What you have to do: Go to the line holding "Word-level depth: 7. Mapped depth: 12." in the entries below and write out exactly every line down to and including the line holding "Word-level cells in the longest chain between the ends: 5.".

Records provided:

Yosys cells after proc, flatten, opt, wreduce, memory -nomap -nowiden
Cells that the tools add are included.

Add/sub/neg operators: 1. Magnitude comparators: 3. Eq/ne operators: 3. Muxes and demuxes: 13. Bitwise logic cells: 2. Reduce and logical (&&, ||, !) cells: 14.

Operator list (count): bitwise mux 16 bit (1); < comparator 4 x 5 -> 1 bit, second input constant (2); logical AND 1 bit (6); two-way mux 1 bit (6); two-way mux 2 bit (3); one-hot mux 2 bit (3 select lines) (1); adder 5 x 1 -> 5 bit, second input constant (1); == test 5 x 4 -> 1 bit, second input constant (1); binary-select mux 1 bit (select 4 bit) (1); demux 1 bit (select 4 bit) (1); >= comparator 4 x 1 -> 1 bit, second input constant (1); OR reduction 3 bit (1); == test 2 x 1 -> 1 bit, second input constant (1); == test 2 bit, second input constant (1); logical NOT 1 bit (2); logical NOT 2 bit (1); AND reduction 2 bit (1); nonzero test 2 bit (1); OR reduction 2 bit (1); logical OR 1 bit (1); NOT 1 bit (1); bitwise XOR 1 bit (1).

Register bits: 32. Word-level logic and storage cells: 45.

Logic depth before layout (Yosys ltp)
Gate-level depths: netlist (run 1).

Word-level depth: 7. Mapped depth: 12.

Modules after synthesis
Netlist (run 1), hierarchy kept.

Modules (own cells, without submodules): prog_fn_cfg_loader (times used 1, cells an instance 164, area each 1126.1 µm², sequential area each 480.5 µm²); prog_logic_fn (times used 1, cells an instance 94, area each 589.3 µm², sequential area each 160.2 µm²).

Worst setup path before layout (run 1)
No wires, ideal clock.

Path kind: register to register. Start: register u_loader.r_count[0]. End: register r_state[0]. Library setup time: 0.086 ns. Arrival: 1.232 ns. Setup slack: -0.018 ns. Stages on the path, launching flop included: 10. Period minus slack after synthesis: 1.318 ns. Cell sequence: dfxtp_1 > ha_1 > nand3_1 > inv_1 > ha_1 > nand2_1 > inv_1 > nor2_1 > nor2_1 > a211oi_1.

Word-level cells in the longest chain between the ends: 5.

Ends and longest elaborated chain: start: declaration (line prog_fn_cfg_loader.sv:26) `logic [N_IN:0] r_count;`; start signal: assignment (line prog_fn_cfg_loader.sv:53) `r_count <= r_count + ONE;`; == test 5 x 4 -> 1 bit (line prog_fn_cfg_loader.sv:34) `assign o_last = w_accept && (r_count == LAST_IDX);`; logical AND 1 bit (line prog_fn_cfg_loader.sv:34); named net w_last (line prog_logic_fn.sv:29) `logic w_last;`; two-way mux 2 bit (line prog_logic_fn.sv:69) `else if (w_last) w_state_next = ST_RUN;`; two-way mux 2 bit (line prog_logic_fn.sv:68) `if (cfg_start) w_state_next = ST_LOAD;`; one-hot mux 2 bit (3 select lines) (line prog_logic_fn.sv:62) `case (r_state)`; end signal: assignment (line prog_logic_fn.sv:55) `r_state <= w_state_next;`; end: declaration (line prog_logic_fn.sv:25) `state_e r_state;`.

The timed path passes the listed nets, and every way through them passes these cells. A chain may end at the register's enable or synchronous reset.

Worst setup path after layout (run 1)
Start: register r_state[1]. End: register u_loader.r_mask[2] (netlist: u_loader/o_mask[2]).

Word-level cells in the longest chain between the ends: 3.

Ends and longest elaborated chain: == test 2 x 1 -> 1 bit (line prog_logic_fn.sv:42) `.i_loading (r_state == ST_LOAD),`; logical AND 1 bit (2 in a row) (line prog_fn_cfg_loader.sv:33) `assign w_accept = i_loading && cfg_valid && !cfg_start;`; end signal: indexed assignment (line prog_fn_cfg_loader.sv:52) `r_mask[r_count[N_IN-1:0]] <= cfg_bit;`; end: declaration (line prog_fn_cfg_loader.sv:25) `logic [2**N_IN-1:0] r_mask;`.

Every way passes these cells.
File: config.mk
export PLATFORM = sky130hd
export DESIGN_NAME = qdrc_phy_sequencer
export DESIGN_NICKNAME = d
export VERILOG_FILES = /design/src/rtl/qdrc_phy_sequencer_pkg.sv /design/src/rtl/qdrc_phy_timer.sv /design/src/rtl/qdrc_phy_sequencer.sv
export SDC_FILE = /design/constraint.sdc
export NUM_CORES = 1
export LEC_CHECK = 0
export ABC_AREA = 0
export CAP_MARGIN = 15
export CORE_ASPECT_RATIO = 1.1
export CORE_MARGIN = 2
export CORE_UTILIZATION = 25
export DETAILED_ROUTE_END_ITERATION = 7
export HOLD_SLACK_MARGIN = 0.02
export PLACE_DENSITY_LB_ADDON = 0.2
export SYNTH_ARGS = -nofsm -noshare
export SYNTH_HDL_FRONTEND = slang
export SYNTH_SLANG_ARGS = --single-unit
File: constraint.sdc
create_clock -name clk -period 4.4 [get_ports clk]
set_input_delay 0.88 -clock clk [delete_from_list [all_inputs] [get_ports clk]]
set_output_delay 0.88 -clock clk [all_outputs]
set_load 0.01 [all_outputs]
File: src/rtl/elevator_ctrl_dwell_timer.sv
// Down-counter shared by the travel and door-dwell phases.
// Latency: expire_o asserts while the count is 1, i.e. N clocks after a load of N.
// Backpressure: freeze_i holds the count and masks expire_o; load_i wins over both.
// Ports: clk, rst (sync, active high), load_i/load_val_i, freeze_i, expire_o.
module elevator_ctrl_dwell_timer #(
    parameter int W = 4
) (
    input  logic         clk,
    input  logic         rst,
    input  logic         load_i,
    input  logic [W-1:0] load_val_i,
    input  logic         freeze_i,
    output logic         expire_o
);

    logic [W-1:0] cnt_q;

    always_ff @(posedge clk) begin
        if (rst) begin
            cnt_q <= '0;
        end else if (load_i) begin
            cnt_q <= load_val_i;
        end else if (!freeze_i && cnt_q != '0) begin
            cnt_q <= cnt_q - W'(1);
        end
    end

    assign expire_o = !freeze_i && (cnt_q == W'(1));

endmodule

File: src/rtl/elevator_ctrl.sv
// 3-floor elevator controller: call latching, SCAN goal selection, travel and door timing.
// Latency: call -> lamp 1 clk, call -> moving 2 clk, TRAVEL_CYCLES per floor, DOOR_CYCLES dwell.
// Backpressure: none on calls; with ELEVATOR_ESTOP_EN, estop freezes timers/state, calls still latch.
// Ports: clk, rst (sync, active high), bus (elevator_ctrl_if.slave). All outputs registered.
// Optional feature macro: ELEVATOR_ESTOP_EN (adds bus.estop and the freeze path).
module elevator_ctrl
    import elevator_ctrl_pkg::*;
#(
    parameter logic [1:0] LABEL_F1      = 2'b00,
    parameter logic [1:0] LABEL_F2      = 2'b01,
    parameter logic [1:0] LABEL_F3      = 2'b10,
    parameter int         TRAVEL_CYCLES = 8,
    parameter int         DOOR_CYCLES   = 6
) (
    input  logic            clk,
    input  logic            rst,
    elevator_ctrl_if.slave  bus
);

    localparam int TMAX = (TRAVEL_CYCLES > DOOR_CYCLES) ? TRAVEL_CYCLES : DOOR_CYCLES;
    localparam int TW   = $clog2(TMAX + 1);

    function automatic logic [1:0] to_label(input logic [1:0] idx);
        case (idx)
            2'd0:    return LABEL_F1;
            2'd1:    return LABEL_F2;
            default: return LABEL_F3;
        endcase
    endfunction

    state_t     state_q, state_d;
    logic [1:0] floor_idx_q, floor_idx_d;
    logic [1:0] floor_lbl_q;
    logic [1:0] gf_q, gf_d;
    logic [2:0] pend_q, pend_d;
    logic       dir_q, dir_d;
    logic       moving_q, moving_d;
    logic       door_q, door_d;

    logic          tmr_load;
    logic [TW-1:0] tmr_val;
    logic          tmr_expire;
    logic          frozen;

    goal_t      above, below, pick;
    logic [1:0] arr_idx;

`ifdef ELEVATOR_ESTOP_EN
    assign frozen = bus.estop;
`else
    assign frozen = 1'b0;
`endif

    elevator_ctrl_dwell_timer #(.W(TW)) u_timer (
        .clk        (clk),
        .rst        (rst),
        .load_i     (tmr_load),
        .load_val_i (tmr_val),
        .freeze_i   (frozen),
        .expire_o   (tmr_expire)
    );

    // SCAN: keep going the way we last went if anything is pending that way.
    assign above = nearest_above(floor_idx_q, pend_q);
    assign below = nearest_below(floor_idx_q, pend_q);
    assign pick  = dir_q ? (above.found ? above : below)
                         : (below.found ? below : above);

    // Floor reached at the end of the current hop, clamped to the shaft.
    assign arr_idx = (state_q == ST_MOVE_UP)
                   ? ((floor_idx_q == IDX_F3) ? IDX_F3 : floor_idx_q + 2'd1)
                   : ((floor_idx_q == IDX_F1) ? IDX_F1 : floor_idx_q - 2'd1);

    always_comb begin
        state_d     = state_q;
        floor_idx_d = floor_idx_q;
        gf_d        = gf_q;
        pend_d      = pend_q | bus.btn;
        dir_d       = dir_q;
        moving_d    = moving_q;
        door_d      = door_q;
        tmr_load    = 1'b0;
        tmr_val     = TW'(TRAVEL_CYCLES);

        if (frozen) begin
            moving_d = 1'b0;
        end else begin
            case (state_q)
                ST_IDLE: begin
                    // A call (or a lamp latched during estop) at the current floor
                    // just opens the door.
                    if (pend_q[floor_idx_q] || bus.btn[floor_idx_q]) begin
                        pend_d[floor_idx_q] = 1'b0;
                        door_d   = 1'b1;
                        state_d  = ST_DOOR;
                        tmr_load = 1'b1;
                        tmr_val  = TW'(DOOR_CYCLES);
                    end else if (pick.found) begin
                        gf_d     = to_label(pick.idx);
                        moving_d = 1'b1;
                        tmr_load = 1'b1;
                        if (pick.idx > floor_idx_q) begin
                            state_d = ST_MOVE_UP;
                            dir_d   = 1'b1;
                        end else begin
                            state_d = ST_MOVE_DOWN;
                            dir_d   = 1'b0;
                        end
                    end
                end
                ST_MOVE_UP, ST_MOVE_DOWN: begin
                    moving_d = 1'b1;
                    if (tmr_expire) begin
                        floor_idx_d = arr_idx;
                        // Stop at any pending floor, including a call arriving this cycle.
                        if (pend_q[arr_idx] || bus.btn[arr_idx]) begin
                            pend_d[arr_idx] = 1'b0;
                            moving_d = 1'b0;
                            door_d   = 1'b1;
                            state_d  = ST_DOOR;
                            tmr_load = 1'b1;
                            tmr_val  = TW'(DOOR_CYCLES);
                        end else begin
                            tmr_load = 1'b1;
                        end
                    end
                end
                ST_DOOR: begin
                    if (bus.btn[floor_idx_q]) begin
                        pend_d[floor_idx_q] = 1'b0;
                        tmr_load = 1'b1;
                        tmr_val  = TW'(DOOR_CYCLES);
                    end else if (tmr_expire) begin
                        door_d  = 1'b0;
                        state_d = ST_IDLE;
                    end
                end
                default: begin
                    state_d = ST_IDLE;
                end
            endcase
        end
    end

    always_ff @(posedge clk) begin
        if (rst) begin
            state_q     <= ST_IDLE;
            floor_idx_q <= IDX_F1;
            floor_lbl_q <= LABEL_F1;
            gf_q        <= LABEL_F1;
            pend_q      <= '0;
            dir_q       <= 1'b1;
            moving_q    <= 1'b0;
            door_q      <= 1'b0;
        end else begin
            state_q     <= state_d;
            floor_idx_q <= floor_idx_d;
            floor_lbl_q <= to_label(floor_idx_d);
            gf_q        <= gf_d;
            pend_q      <= pend_d;
            dir_q       <= dir_d;
            moving_q    <= moving_d;
            door_q      <= door_d;
        end
    end

    assign bus.floor     = floor_lbl_q;
    assign bus.gf        = gf_q;
    assign bus.led1      = pend_q[0];
    assign bus.led2      = pend_q[1];
    assign bus.led3      = pend_q[2];
    assign bus.moving    = moving_q;
    assign bus.dir       = dir_q;
    assign bus.door_open = door_q;

endmodule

Exercise output:
Word-level depth: 7. Mapped depth: 12.

Modules after synthesis
Netlist (run 1), hierarchy kept.

Modules (own cells, without submodules): prog_fn_cfg_loader (times used 1, cells an instance 164, area each 1126.1 µm², sequential area each 480.5 µm²); prog_logic_fn (times used 1, cells an instance 94, area each 589.3 µm², sequential area each 160.2 µm²).

Worst setup path before layout (run 1)
No wires, ideal clock.

Path kind: register to register. Start: register u_loader.r_count[0]. End: register r_state[0]. Library setup time: 0.086 ns. Arrival: 1.232 ns. Setup slack: -0.018 ns. Stages on the path, launching flop included: 10. Period minus slack after synthesis: 1.318 ns. Cell sequence: dfxtp_1 > ha_1 > nand3_1 > inv_1 > ha_1 > nand2_1 > inv_1 > nor2_1 > nor2_1 > a211oi_1.

Word-level cells in the longest chain between the ends: 5.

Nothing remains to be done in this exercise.